▸ **WORK ITEM**
From the entries that follow, copy each line containing the word "combinational".

▸ **PROVIDED DATA**
`config.mk`:
```
export PLATFORM = sky130hd
export DESIGN_NAME = barcode_bar_counter_flat
export DESIGN_NICKNAME = d
export VERILOG_FILES = /design/src/bbc_pkg.sv /design/src/bbc_in_if.sv /design/src/bbc_out_if.sv /design/src/bbc_cell.sv /design/src/bbc_tracker.sv /design/src/barcode_bar_counter.sv /design/src/flat_wrapper.sv
export SDC_FILE = /design/constraint.sdc
export NUM_CORES = 1
export LEC_CHECK = 0
export ABC_AREA = 1
export BUFFER_PORTS_ARGS = -buffer_cell sky130_fd_sc_hd__buf_2
export CELL_PAD_IN_SITES_DETAIL_PLACEMENT = 1
export CELL_PAD_IN_SITES_GLOBAL_PLACEMENT = 1
export CORE_AREA = 2 2 212 214
export CTS_CLUSTER_SIZE = 14
export DETAILED_ROUTE_END_ITERATION = 8
export DIE_AREA = 0 0 214 216
export PLACE_DENSITY = 0.58
export SLEW_MARGIN = 20
export SYNTH_ARGS = -nofsm -noshare
export SYNTH_HDL_FRONTEND = slang
export SYNTH_HIERARCHICAL = 1
export SYNTH_SLANG_ARGS = --single-unit
```
`constraint.sdc`:
```
create_clock -name clk -period 4.7 [get_ports clk]
set_input_delay 0.235 -clock clk [delete_from_list [all_inputs] [get_ports clk]]
set_output_delay 0.235 -clock clk [all_outputs]
set_load 0.01 [all_outputs]
```
`src/bbc_pkg.sv`:
```
// Package for the barcode bar counter.
// Holds widths, default parameter values, register and end-cause codes and shared structs.
// Used by every other file of the block but bbc_cell; depends on nothing.
`default_nettype none

package bbc_pkg;

  localparam int WINDOW_DEPTH_DEF  = 10;
  localparam int RAW_PER_POINT_DEF = 2;
  localparam int SAMPLE_BITS_DEF   = 10;

  localparam int THR_W      = 10;
  localparam int BARS_W     = 8;
  localparam int DIST_W     = 16;
  localparam int TICKS_W    = 4;
  localparam int CAUSE_W    = 2;
  localparam int CFG_IDX_W  = 2;
  localparam int CFG_DATA_W = 16;

  localparam logic [DIST_W-1:0] DEFAULT_WHITE  = DIST_W'(200);
  localparam logic [THR_W-1:0]  THR_RESET      = THR_W'(40);
  localparam logic [BARS_W-1:0] BARS_MAX       = {BARS_W{1'b1}};
  localparam logic [DIST_W-1:0] DIST_MAX       = {DIST_W{1'b1}};

  typedef enum logic [CFG_IDX_W-1:0] {
    REG_EDGE_THRESHOLD = 2'd0,
    REG_TARGET_BARS    = 2'd1,
    REG_EXTRA_SPACING  = 2'd2
  } reg_index_t;

  typedef enum logic [CAUSE_W-1:0] {
    CAUSE_NONE   = 2'd0,
    CAUSE_TARGET = 2'd1,
    CAUSE_GAP    = 2'd2
  } end_cause_t;

  typedef struct packed {
    logic [THR_W-1:0]  edge_threshold;
    logic [BARS_W-1:0] target_bars;
    logic [DIST_W-1:0] extra_spacing;
  } cfg_t;

  typedef struct packed {
    logic [BARS_W-1:0] bar_count;
    logic              over_bar;
    logic              scan_running;
    end_cause_t        end_cause;
  } track_t;

endpackage

`default_nettype wire

```
`src/bbc_in_if.sv`:
```
// Input channel of the barcode bar counter: valid, ready and one sample item.
// Depends on bbc_pkg for the default sample width and the tick width.
`default_nettype none

interface bbc_in_if import bbc_pkg::*; #(
  parameter int SAMPLE_BITS = SAMPLE_BITS_DEF
);
  logic                   valid;
  logic                   ready;
  logic [SAMPLE_BITS-1:0] line_sample;
  logic [TICKS_W-1:0]     wheel_ticks;
  logic                   start_scan;

  modport source (output valid, output line_sample, output wheel_ticks, output start_scan,
                  input ready);
  modport sink   (input valid, input line_sample, input wheel_ticks, input start_scan,
                  output ready);
endinterface

`default_nettype wire

```
`src/bbc_out_if.sv`:
```
// Result channel of the barcode bar counter: valid, ready and one result item.
// Depends on bbc_pkg for field widths.
`default_nettype none

interface bbc_out_if import bbc_pkg::*; #(
  parameter int SAMPLE_BITS = SAMPLE_BITS_DEF
);
  logic                      valid;
  logic                      ready;
  logic [BARS_W-1:0]         bar_count;
  logic                      over_bar;
  logic                      scan_running;
  logic [CAUSE_W-1:0]        end_cause;
  logic signed [SAMPLE_BITS:0] gradient;

  modport source (output valid, output bar_count, output over_bar, output scan_running,
                  output end_cause, output gradient, input ready);
  modport sink   (input valid, input bar_count, input over_bar, input scan_running,
                  input end_cause, input gradient, output ready);
endinterface

`default_nettype wire

```
`src/bbc_cell.sv`:
```
// One cell of the point window: holds one averaged point and passes it on when the
// window advances. Depends on nothing but its width parameter.
`default_nettype none

module bbc_cell #(
  parameter int WIDTH = 10
) (
  input  logic             clk,
  input  logic             rst,
  input  logic             shift_en,
  input  logic [WIDTH-1:0] d,
  output logic [WIDTH-1:0] q
);

  always_ff @(posedge clk) begin
    if (rst) begin
      q <= '0;
    end else if (shift_en) begin
      q <= d;
    end
  end

endmodule

`default_nettype wire

```
`src/bbc_tracker.sv`:
```
// Bar tracker: hysteresis edge machine, bar count, run distances and scan end.
// Depends on bbc_pkg for widths, codes and the cfg_t and track_t structs.
`default_nettype none

module bbc_tracker import bbc_pkg::*; #(
  parameter int SAMPLE_BITS = SAMPLE_BITS_DEF
) (
  input  logic                        clk,
  input  logic                        rst,
  input  logic                        accept,
  input  logic                        start_scan,
  input  logic [TICKS_W-1:0]          wheel_ticks,
  input  logic signed [SAMPLE_BITS:0] gradient,
  input  cfg_t                        cfg,
  output track_t                      status_next
);

  localparam int CMP_W = ((SAMPLE_BITS > THR_W) ? SAMPLE_BITS : THR_W) + 2;

  logic              active, active_next;
  logic              bright_wait, bright_wait_next;
  logic [BARS_W-1:0] bars_seen, bars_seen_next;
  logic [DIST_W-1:0] run_distance, run_distance_next;
  logic [DIST_W-1:0] white_run, white_run_next;

  logic signed [CMP_W-1:0] grad_x;
  logic signed [CMP_W-1:0] thr_x;
  logic [DIST_W:0]         run_sum;
  logic [DIST_W:0]         gap_limit;
  logic [DIST_W-1:0]       spacing;
  logic                    act0;
  logic                    bw0;
  logic [BARS_W-1:0]       bars0;
  logic [DIST_W-1:0]       run0;
  logic [DIST_W-1:0]       white0;
  end_cause_t              cause;

  assign grad_x = CMP_W'(gradient);
  assign thr_x  = signed'({(CMP_W - THR_W)'(0), cfg.edge_threshold});
  assign spacing = (cfg.extra_spacing < DEFAULT_WHITE) ? DEFAULT_WHITE : cfg.extra_spacing;
  assign run_sum = {1'b0, run_distance} + (DIST_W + 1)'(wheel_ticks);

  always_comb begin
    act0   = start_scan | active;
    bw0    = start_scan ? 1'b0 : bright_wait;
    bars0  = start_scan ? '0 : bars_seen;
    white0 = start_scan ? DEFAULT_WHITE : white_run;
    if (start_scan) begin
      run0 = '0;
    end else if (active) begin
      run0 = run_sum[DIST_W] ? DIST_MAX : run_sum[DIST_W-1:0];
    end else begin
      run0 = run_distance;
    end
    gap_limit = {1'b0, white0} + {1'b0, spacing};

    active_next       = act0;
    bright_wait_next  = bw0;
    bars_seen_next    = bars0;
    run_distance_next = run0;
    white_run_next    = white0;
    cause             = CAUSE_NONE;

    if (act0) begin
      if (!bw0) begin
        if (grad_x < -thr_x) begin
          if (bars0 != '0) begin
            white_run_next = run0;
          end
          bars_seen_next    = (bars0 == BARS_MAX) ? bars0 : bars0 + BARS_W'(1);
          bright_wait_next  = 1'b1;
          run_distance_next = '0;
          if (cfg.target_bars != '0 && bars_seen_next >= cfg.target_bars) begin
            cause = CAUSE_TARGET;
          end
        end else if ({1'b0, run0} > gap_limit) begin
          cause = CAUSE_GAP;
        end
      end else if (grad_x > thr_x) begin
        bright_wait_next  = 1'b0;
        run_distance_next = '0;
      end
      if (cause != CAUSE_NONE) begin
        active_next      = 1'b0;
        bright_wait_next = 1'b0;
      end
    end

    status_next.bar_count    = bars_seen_next;
    status_next.over_bar     = bright_wait_next;
    status_next.scan_running = active_next;
    status_next.end_cause    = cause;
  end

  always_ff @(posedge clk) begin
    if (rst) begin
      active       <= 1'b0;
      bright_wait  <= 1'b0;
      bars_seen    <= '0;
      run_distance <= '0;
      white_run    <= DEFAULT_WHITE;
    end else if (accept) begin
      active       <= active_next;
      bright_wait  <= bright_wait_next;
      bars_seen    <= bars_seen_next;
      run_distance <= run_distance_next;
      white_run    <= white_run_next;
    end
  end

endmodule

`default_nettype wire

```
`src/barcode_bar_counter.sv`:
```
// Barcode bar counter top level: sample averaging, the chain of window cells,
// the bar tracker, the configuration registers and the result register.
// Depends on bbc_pkg, bbc_in_if, bbc_out_if, bbc_cell and bbc_tracker.
//
// Unless the output stalls, the block takes one sample item per clock cycle and returns
// one result item for each in the cycle after acceptance; the whole update is combinational.
// The result is held in an output register, and a new item is taken in the same cycle
// that the last result leaves; while a result waits unaccepted the input is held off.
// Every RAW_PER_POINT samples are averaged into a point that enters a
// chain of WINDOW_DEPTH cells; the gradient is the newest cell minus the oldest. There
// is no warm-up after reset: the window starts at zero and gradients are reported
// from the first item. Registers are written through cfg_we, cfg_index and cfg_data
// and should only be changed while no item is in flight.
`default_nettype none

module barcode_bar_counter import bbc_pkg::*; #(
  parameter int WINDOW_DEPTH  = WINDOW_DEPTH_DEF,
  parameter int RAW_PER_POINT = RAW_PER_POINT_DEF,
  parameter int SAMPLE_BITS   = SAMPLE_BITS_DEF
) (
  input  logic                  clk,
  input  logic                  rst,
  bbc_in_if.sink                samples,
  bbc_out_if.source             results,
  input  logic                  cfg_we,
  input  logic [CFG_IDX_W-1:0]  cfg_index,
  input  logic [CFG_DATA_W-1:0] cfg_data
);

  localparam int SUM_W = SAMPLE_BITS + $clog2(RAW_PER_POINT);
  localparam int REC_K = SUM_W + 3;
  localparam int REC_W = REC_K + 1;
  localparam int PROD_W = SUM_W + REC_W;
  localparam longint REC_VAL = ((64'sd1 <<< REC_K) + RAW_PER_POINT - 1) / RAW_PER_POINT;
  localparam logic [REC_W-1:0] REC_M = REC_W'(REC_VAL);
  localparam int PH_W = (RAW_PER_POINT > 1) ? $clog2(RAW_PER_POINT) : 1;
  localparam logic [PH_W-1:0] PH_LAST = PH_W'(RAW_PER_POINT - 1);

  cfg_t cfg;

  logic                   accept;
  logic [PH_W-1:0]        raw_phase;
  logic [SUM_W-1:0]       held_raw;
  logic [SUM_W-1:0]       sum_full;
  logic [PROD_W-1:0]      prod;
  logic [SAMPLE_BITS-1:0] avg;
  logic                   pt_done;
  logic [SAMPLE_BITS-1:0] chain [0:WINDOW_DEPTH];
  logic [SAMPLE_BITS-1:0] newest;
  logic [SAMPLE_BITS-1:0] oldest;
  logic signed [SAMPLE_BITS:0] grad_next;
  track_t                 status_next;

  assign accept = samples.valid && samples.ready;
  assign samples.ready = !results.valid || results.ready;

  always_ff @(posedge clk) begin
    if (rst) begin
      cfg.edge_threshold <= THR_RESET;
      cfg.target_bars    <= '0;
      cfg.extra_spacing  <= DEFAULT_WHITE;
    end else if (cfg_we) begin
      case (reg_index_t'(cfg_index))
        REG_EDGE_THRESHOLD: cfg.edge_threshold <= cfg_data[THR_W-1:0];
        REG_TARGET_BARS:    cfg.target_bars    <= cfg_data[BARS_W-1:0];
        REG_EXTRA_SPACING:  cfg.extra_spacing  <= cfg_data[DIST_W-1:0];
        default: begin
        end
      endcase
    end
  end

  // The point average is a multiply by a rounded-up reciprocal, exact for every sum.
  assign sum_full = held_raw + SUM_W'(samples.line_sample);
  assign prod     = PROD_W'(sum_full) * PROD_W'(REC_M);
  assign avg      = prod[REC_K +: SAMPLE_BITS];
  assign pt_done  = (raw_phase == PH_LAST);

  always_ff @(posedge clk) begin
    if (rst) begin
      raw_phase <= '0;
      held_raw  <= '0;
    end else if (accept) begin
      if (pt_done) begin
        raw_phase <= '0;
        held_raw  <= '0;
      end else begin
        raw_phase <= raw_phase + PH_W'(1);
        held_raw  <= sum_full;
      end
    end
  end

  assign chain[0] = avg;

  for (genvar i = 0; i < WINDOW_DEPTH; i++) begin : g_cell
    bbc_cell #(
      .WIDTH (SAMPLE_BITS)
    ) u_cell (
      .clk      (clk),
      .rst      (rst),
      .shift_en (accept && pt_done),
      .d        (chain[i]),
      .q        (chain[i+1])
    );
  end

  assign newest    = pt_done ? avg : chain[1];
  assign oldest    = pt_done ? chain[WINDOW_DEPTH-1] : chain[WINDOW_DEPTH];
  assign grad_next = $signed({1'b0, newest}) - $signed({1'b0, oldest});

  bbc_tracker #(
    .SAMPLE_BITS (SAMPLE_BITS)
  ) u_tracker (
    .clk         (clk),
    .rst         (rst),
    .accept      (accept),
    .start_scan  (samples.start_scan),
    .wheel_ticks (samples.wheel_ticks),
    .gradient    (grad_next),
    .cfg         (cfg),
    .status_next (status_next)
  );

  always_ff @(posedge clk) begin
    if (rst) begin
      results.valid <= 1'b0;
    end else if (accept) begin
      results.valid <= 1'b1;
    end else if (results.ready) begin
      results.valid <= 1'b0;
    end
  end

  always_ff @(posedge clk) begin
    if (accept) begin
      results.bar_count    <= status_next.bar_count;
      results.over_bar     <= status_next.over_bar;
      results.scan_running <= status_next.scan_running;
      results.end_cause    <= status_next.end_cause;
      results.gradient     <= grad_next;
    end
  end

endmodule

`default_nettype wire

```
`src/flat_wrapper.sv`:
```
// flat-port wrapper written by rule: the top's interface ports become plain ports
module barcode_bar_counter_flat import bbc_pkg::*;
#(
  parameter int WINDOW_DEPTH  = WINDOW_DEPTH_DEF,
  parameter int RAW_PER_POINT = RAW_PER_POINT_DEF,
  parameter int SAMPLE_BITS   = SAMPLE_BITS_DEF
)
  (clk, rst, cfg_we, cfg_index, cfg_data, samples_valid, samples_line_sample, samples_wheel_ticks, samples_start_scan, samples_ready, results_valid, results_bar_count, results_over_bar, results_scan_running, results_end_cause, results_gradient, results_ready);
  bbc_in_if #(.SAMPLE_BITS(SAMPLE_BITS)) samples_i ();
  bbc_out_if #(.SAMPLE_BITS(SAMPLE_BITS)) results_i ();
  input  logic clk;
  input  logic rst;
  input  logic cfg_we;
  input  logic [CFG_IDX_W-1:0] cfg_index;
  input  logic [CFG_DATA_W-1:0] cfg_data;
  input wire logic [$bits(samples_i.valid)-1:0] samples_valid;
  input wire logic [$bits(samples_i.line_sample)-1:0] samples_line_sample;
  input wire logic [$bits(samples_i.wheel_ticks)-1:0] samples_wheel_ticks;
  input wire logic [$bits(samples_i.start_scan)-1:0] samples_start_scan;
  output wire logic [$bits(samples_i.ready)-1:0] samples_ready;
  output wire logic [$bits(results_i.valid)-1:0] results_valid;
  output wire logic [$bits(results_i.bar_count)-1:0] results_bar_count;
  output wire logic [$bits(results_i.over_bar)-1:0] results_over_bar;
  output wire logic [$bits(results_i.scan_running)-1:0] results_scan_running;
  output wire logic [$bits(results_i.end_cause)-1:0] results_end_cause;
  output wire logic [$bits(results_i.gradient)-1:0] results_gradient;
  input wire logic [$bits(results_i.ready)-1:0] results_ready;
  assign samples_i.valid = samples_valid;
  assign samples_i.line_sample = samples_line_sample;
  assign samples_i.wheel_ticks = samples_wheel_ticks;
  assign samples_i.start_scan = samples_start_scan;
  assign samples_ready = samples_i.ready;
  assign results_valid = results_i.valid;
  assign results_bar_count = results_i.bar_count;
  assign results_over_bar = results_i.over_bar;
  assign results_scan_running = results_i.scan_running;
  assign results_end_cause = results_i.end_cause;
  assign results_gradient = results_i.gradient;
  assign results_i.ready = results_ready;
  barcode_bar_counter #(.WINDOW_DEPTH(WINDOW_DEPTH), .RAW_PER_POINT(RAW_PER_POINT), .SAMPLE_BITS(SAMPLE_BITS)) u_core (.clk(clk), .rst(rst), .samples(samples_i), .results(results_i), .cfg_we(cfg_we), .cfg_index(cfg_index), .cfg_data(cfg_data));
endmodule
```
==> run metrics <==
worst clock skew=0.0162 ns; core area=43800 um^2; drt initial violations=410; Pleak=just under 7 nW; Async S/R FF share, synth=0%; status=finished, final reports clean; row count=77; Die X-Extent=between 200 and 250 um; initial antenna violation count=0; mean post-synth cell area=6.78 um^2; Fmax=0.225 GHz; CTS Sinks=212; Tcrit/Tclk final=between 90% and 100%; r2r setup slk=around 0.26 ns; Final Total Pwr=5.99 mW; critical path class=register to register; main area contributors after synthesis=dfxtp_1, nand2_1, nor2_1; Mapped Nets=2057; first-pass GRT wire length=62.0 mm; Synth Warn #=6; Initial Util=between 20 and 30%; Top Ports=between 60 and 70; Final GP Congestion=0.816; Critical Path Source=u_core/held_raw[0]$_SDFFE_PP0P_; Hold Path End=u_core/held_raw[0]$_SDFFE_PP0P_; CP Capture Type=register; Total GRT Usage=~16%; cell count after synthesis=1927; Post-synth EDFFs=23; VDD IR-drop max=approximately 0.00026 V; Critical Path RT=5.20 ns; sequential area share after synthesis=34.2%; synthesized cell area=13100 um^2; largest net degree at the start of global routing=67; die area=about 46000 um^2; root buffer cell=clkbuf_16; wirelength, routed=37.7 mm; Final nets=2144; Max Cap Viol=0; TritonCTS clock tree=done; Synth top cells by count=nand2_1, nor2_1, inv_1, dfxtp_1, a21oi_1; Slew Limit Fails=0; cells on worst reg2reg path=31; area grow syn2layout=18.1%; Remaining DRCs=0; Max clock buf depth=3; port buffer count=between 60 and 70; Vias=approximately 12000; worst skew pair latency=0.56 ns; FF-to-FF End=u_core/u_tracker/white_run[12]$_SDFFE_PP0P_; pwr dens=388 nW/um^2; TritonCTS Buffers=26; H-tree depth=1; CP max stage cell=fa_1; HPWL after detailed placement=28.3 mm; top-area cell type share of the netlist area=between 20% and 30%; Most used DFF post-synth=dfxtp_1; CP arrival=4.94 ns; DR pass1 iterations=4; Netlist cell types=57; ratio of cells with drive above 1 in the final layout=13.9%; Least-Margin Pin Slew=0.995 ns; worst-path fanout max=5; top-count cell post-synth=nand2_1; Slew HR=33.4%; Final min period=4.44 ns; Vias/cell=4.57; grt ovf=0; final antenna-violating net count=0; Hold Vio Cnt, Final=0; vias in the first global route=~12000; hold path depth=4; Synth area leader=dfxtp_1; Place WS=-0.00278 ns; Hold WC Path Type=input port to register; Die Height=216 um; Crit Reg-Reg Startpoint=u_core/held_raw[0]$_SDFFE_PP0P_; most used cell, CP=nand2_1; number of synthesized register bits=approximately 210; average routed wire per standard cell=about 14 um; HP Start=samples_line_sample[0]; CTS clk-pin slew, worst paths=approximately 0.060 ns; Worst setup SP type=register; n_diodes=0; final setup fails=0; Crit path largest cell delay=0.38 ns; PnR worst setup slack=0.260 ns
==> placed cells by master (no fill, tap or decap), types with 23 or more instances in the layout <==
cell / count
nand2_1: 509
dfxtp_1: 188
nor2_1: 294
ha_1: 70
edfxtp_1: 23
buf_4: 42
a21oi_1: 109
buf_2: 62
nand3_1: 85
nor2_2: 26
xor2_1: 26
inv_1: 267
o21ai_0: 48
clkbuf_16: 27
==> flip-flops by register name, summed over array words and instances (netlist names) <==
signal	flops
u_core/u_tracker/white_run	16
u_core/results.gradient	11
u_core/held_raw	11
u_core/results.end_cause	2
u_core/cfg	34
u_core/u_tracker/active	1
u_core/u_tracker/bright_wait	1
u_core/u_tracker/run_distance	16
u_core/results.valid	1
u_core/pt_done	1
u_core/results.over_bar	1
u_core/results.scan_running	1
u_core/results.bar_count	8
u_core/g_cell.u_cell/q	100
u_core/u_tracker/bars_seen	8
==> report_power, final <==
part	internal, mW	total [mW]	switching, mW
registers	2.00	2.07	0.0736
logic	0.730	1.82	1.09
clock network	1.26	2.10	0.841
==> worst max-delay path: cells and delay by family, from the launching register on <==
kind            cells  cell delay (ns)
compound gates      4             0.33
flops               1             0.32
buf+inv             6             0.76
fa+ha+maj           4             1.17
simple gates       17             1.79
==> cell type report <==
| type | instances | area, um^2 |
|---|---|---|
| fill | 5554 | 28400 |
| timing repair buffer | 122 | 816 |
| clock inverter | 9 | 120 |
| tap | 592 | 741 |
| inverter | 292 | 1100 |
| clock buffer | 39 | 781 |
| sequential | 212 | 4480 |
| multi-input combinational | 1360 | 7400 |
==> how the worst max path moves through the flow <==
stage | end | slack, ns
detailed placement | u_core/u_tracker/white_run[13]$_SDFFE_PP0P_ | -0.003
global placement | u_core/u_tracker/white_run[10]$_SDFFE_PP0P_ | 0.1
global route | u_core/u_tracker/white_run[12]$_SDFFE_PP0P_ | -0.01
CTS | u_core/u_tracker/white_run[13]$_SDFFE_PP0P_ | 0.02
floorplan | u_core/results.bar_count[5]$_DFFE_PP_ | 0.61
finish | u_core/u_tracker/white_run[12]$_SDFFE_PP0P_ | 0.26
==> kinds of logic (layout without fill, tap and decap cells) <==
kind of cell,count (synthesis),in the layout,share of synthesized area [%]
xor gates and xnor gates,42,42,2.99
muxes,10,10,0.766
adders and majority gates,92,92,9.04
AOI/OAI and AO/OA,222,222,9.38
DFF,212,212,34.2
and+or+nand+nor,994,994,31.9
buffers and inverters,355,462,11.7
==> through the flow <==
stage	TNS [ns]	utilization (%)	cell area, um^2	cells	hold WS, ns
global route	-0.0109	35.2	15400	2626	0.0997
global placement	0	31.9	14000	2558	0.455
CTS	0	34.4	15100	2623	0.0424
finish	0	35.2	15400	2626	0.0988
detailed placement	-0.00278	31.9	14000	2558	0.462
floorplan	0	-	13100	1927	0.348
==> per-layer routing <==
| metal | up-vias | track usage [%] | wire length (um) |
|---|---|---|---|
| met3 | 44 | 2.02 | 834 |
| li1 | 6174 | - | - |
| met1 | 5695 | 19.8 | 17200 |
| met4 | 0 | 4.06 | 802 |
| met5 | - | 0 | 0 |
| met2 | 82 | 30.0 | 18900 |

▸ **SOLUTION TO THIS PROBLEM**
// one result item for each in the cycle after acceptance; the whole update is combinational.
| multi-input combinational | 1360 | 7400 |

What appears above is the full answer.